Once this happens, incentives tend to work at cross-purposes and lead to poor outcomes. Instead of focusing on general security controls and identifying weaknesses, for example, Blue Teams hone in on the members of the Red Team and start focusing on their activities only, sometimes to the point of sabotage: I’ve heard stories of Red Team members being kicked from infrastructure or added to more restrictive policies in security controls just because of who they are. Similarly, Red Teams can sometimes take advantage of their inside knowledge and the fact that they work very closely with the rest of the security team to time exercises for tool maintenance periods, deliberately target infrastructure that they know is lacking security controls or has less strict policies, and efficiently pivot by taking advantage of already-known access points and gaps.

As a result of this change in focus, exercises can lose their value and turn into an ongoing cat and mouse game between the two sides. By hyper-focusing on the interplay between the Red and Blue teams themselves, focus is shifted away from the true goal of a Red Team program: ensuring that the security program can handle real-world adversary activities, and identifying true gaps that realistic adversaries could take advantage of. Too often, this means that Blue Teams set up rules that work only against the Red Team and not other adversary tools, techniques, and procedures (TTPs), or Red Teams keep going back to the same tried-and-true vulnerabilities because they have pre-existing knowledge of the infrastructure.

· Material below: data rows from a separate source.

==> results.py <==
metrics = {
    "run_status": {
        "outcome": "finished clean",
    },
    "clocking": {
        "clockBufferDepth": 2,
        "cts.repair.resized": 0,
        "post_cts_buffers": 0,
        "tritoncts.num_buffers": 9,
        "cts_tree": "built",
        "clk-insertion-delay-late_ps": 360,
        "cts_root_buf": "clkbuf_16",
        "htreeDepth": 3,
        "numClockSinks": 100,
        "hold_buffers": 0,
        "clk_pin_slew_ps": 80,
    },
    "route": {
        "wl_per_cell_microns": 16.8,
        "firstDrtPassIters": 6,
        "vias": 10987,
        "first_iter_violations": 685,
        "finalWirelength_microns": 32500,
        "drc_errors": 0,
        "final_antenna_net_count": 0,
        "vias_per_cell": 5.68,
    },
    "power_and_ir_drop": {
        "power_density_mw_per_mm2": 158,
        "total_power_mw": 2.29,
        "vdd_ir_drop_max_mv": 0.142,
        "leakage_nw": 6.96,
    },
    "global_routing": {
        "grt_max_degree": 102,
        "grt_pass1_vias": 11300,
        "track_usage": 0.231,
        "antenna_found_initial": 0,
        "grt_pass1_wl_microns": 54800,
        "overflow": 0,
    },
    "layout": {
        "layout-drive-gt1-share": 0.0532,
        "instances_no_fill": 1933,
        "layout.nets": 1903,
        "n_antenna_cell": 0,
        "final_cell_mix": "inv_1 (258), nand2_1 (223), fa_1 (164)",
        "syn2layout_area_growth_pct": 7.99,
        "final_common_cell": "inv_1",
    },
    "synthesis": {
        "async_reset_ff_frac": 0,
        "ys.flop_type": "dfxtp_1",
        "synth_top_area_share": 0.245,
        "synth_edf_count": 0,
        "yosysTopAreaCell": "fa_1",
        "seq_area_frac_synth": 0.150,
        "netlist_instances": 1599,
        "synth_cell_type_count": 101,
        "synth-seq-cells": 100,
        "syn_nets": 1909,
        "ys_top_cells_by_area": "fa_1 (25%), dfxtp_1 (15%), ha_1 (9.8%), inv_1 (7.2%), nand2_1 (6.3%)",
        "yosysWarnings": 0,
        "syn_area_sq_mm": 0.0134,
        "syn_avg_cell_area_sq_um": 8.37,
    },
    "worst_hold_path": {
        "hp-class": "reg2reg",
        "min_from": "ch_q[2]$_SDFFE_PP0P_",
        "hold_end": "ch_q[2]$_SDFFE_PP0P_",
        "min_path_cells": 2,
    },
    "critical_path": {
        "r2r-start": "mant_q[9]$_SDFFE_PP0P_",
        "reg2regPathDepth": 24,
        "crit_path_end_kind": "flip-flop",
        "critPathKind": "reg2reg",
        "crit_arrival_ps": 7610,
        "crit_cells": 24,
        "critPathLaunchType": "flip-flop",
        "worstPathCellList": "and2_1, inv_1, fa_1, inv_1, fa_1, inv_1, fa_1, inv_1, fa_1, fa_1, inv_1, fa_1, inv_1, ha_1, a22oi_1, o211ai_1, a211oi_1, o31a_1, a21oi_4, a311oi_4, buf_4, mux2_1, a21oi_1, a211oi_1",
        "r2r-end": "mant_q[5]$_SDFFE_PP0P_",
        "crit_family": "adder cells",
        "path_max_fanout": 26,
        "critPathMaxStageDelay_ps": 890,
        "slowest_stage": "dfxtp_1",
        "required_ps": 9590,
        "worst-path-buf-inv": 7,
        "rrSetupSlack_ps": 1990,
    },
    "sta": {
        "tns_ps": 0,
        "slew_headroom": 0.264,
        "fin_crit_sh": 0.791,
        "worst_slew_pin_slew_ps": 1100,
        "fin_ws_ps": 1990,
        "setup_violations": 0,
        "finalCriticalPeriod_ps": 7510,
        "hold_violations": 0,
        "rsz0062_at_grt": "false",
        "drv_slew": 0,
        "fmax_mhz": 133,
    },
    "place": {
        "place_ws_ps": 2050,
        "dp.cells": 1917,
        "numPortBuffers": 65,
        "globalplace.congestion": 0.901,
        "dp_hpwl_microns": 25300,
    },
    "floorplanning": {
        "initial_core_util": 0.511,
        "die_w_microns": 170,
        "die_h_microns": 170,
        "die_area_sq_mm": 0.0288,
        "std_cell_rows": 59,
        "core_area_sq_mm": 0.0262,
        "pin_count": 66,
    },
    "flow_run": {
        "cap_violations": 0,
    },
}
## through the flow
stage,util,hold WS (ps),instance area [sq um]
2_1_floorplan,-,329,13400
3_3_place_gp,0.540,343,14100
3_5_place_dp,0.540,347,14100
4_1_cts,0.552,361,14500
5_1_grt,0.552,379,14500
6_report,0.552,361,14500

While there is no way a Blue Team can ever treat a Red Team engagement as a true representation of an external adversary, and there is value in treating a Red Team as a kind of Advanced Persistent Threat (APT), Blue Teams can’t get tunnel-vision when it comes to responding to Red Team tactics. Similarly, Red Teams can’t overuse their inside knowledge to craft perfect or impossible-to-detect scenarios. Both sides should ask themselves the following questions:

Blue Team: Is this security control/countermeasure effective against just your Red Team? Is it broad enough to capture adversaries that use a slightly different TTP?

Red Team: Is this test an accurate representation of what an external adversary would likely do once inside the environment, or does it rely too much on inside knowledge?

Sometimes, the results of asking these questions are noisier or less effective security controls, or less-successful Red Team exercises. And that’s okay! Rarely do we get to choose our adversaries, and so it is necessary to sometimes cast a broader, but less effective net. In the end, while Red Team simulations can be incredibly useful, they are simulations, and need to be viewed as such.

By pulling back and ensuring that activities are more broadly applicable, both Red and Blue Teams can get away from an adversarial relationship that doesn’t benefit the security program as a whole, and instead focus on improvements that may catch real-world attackers.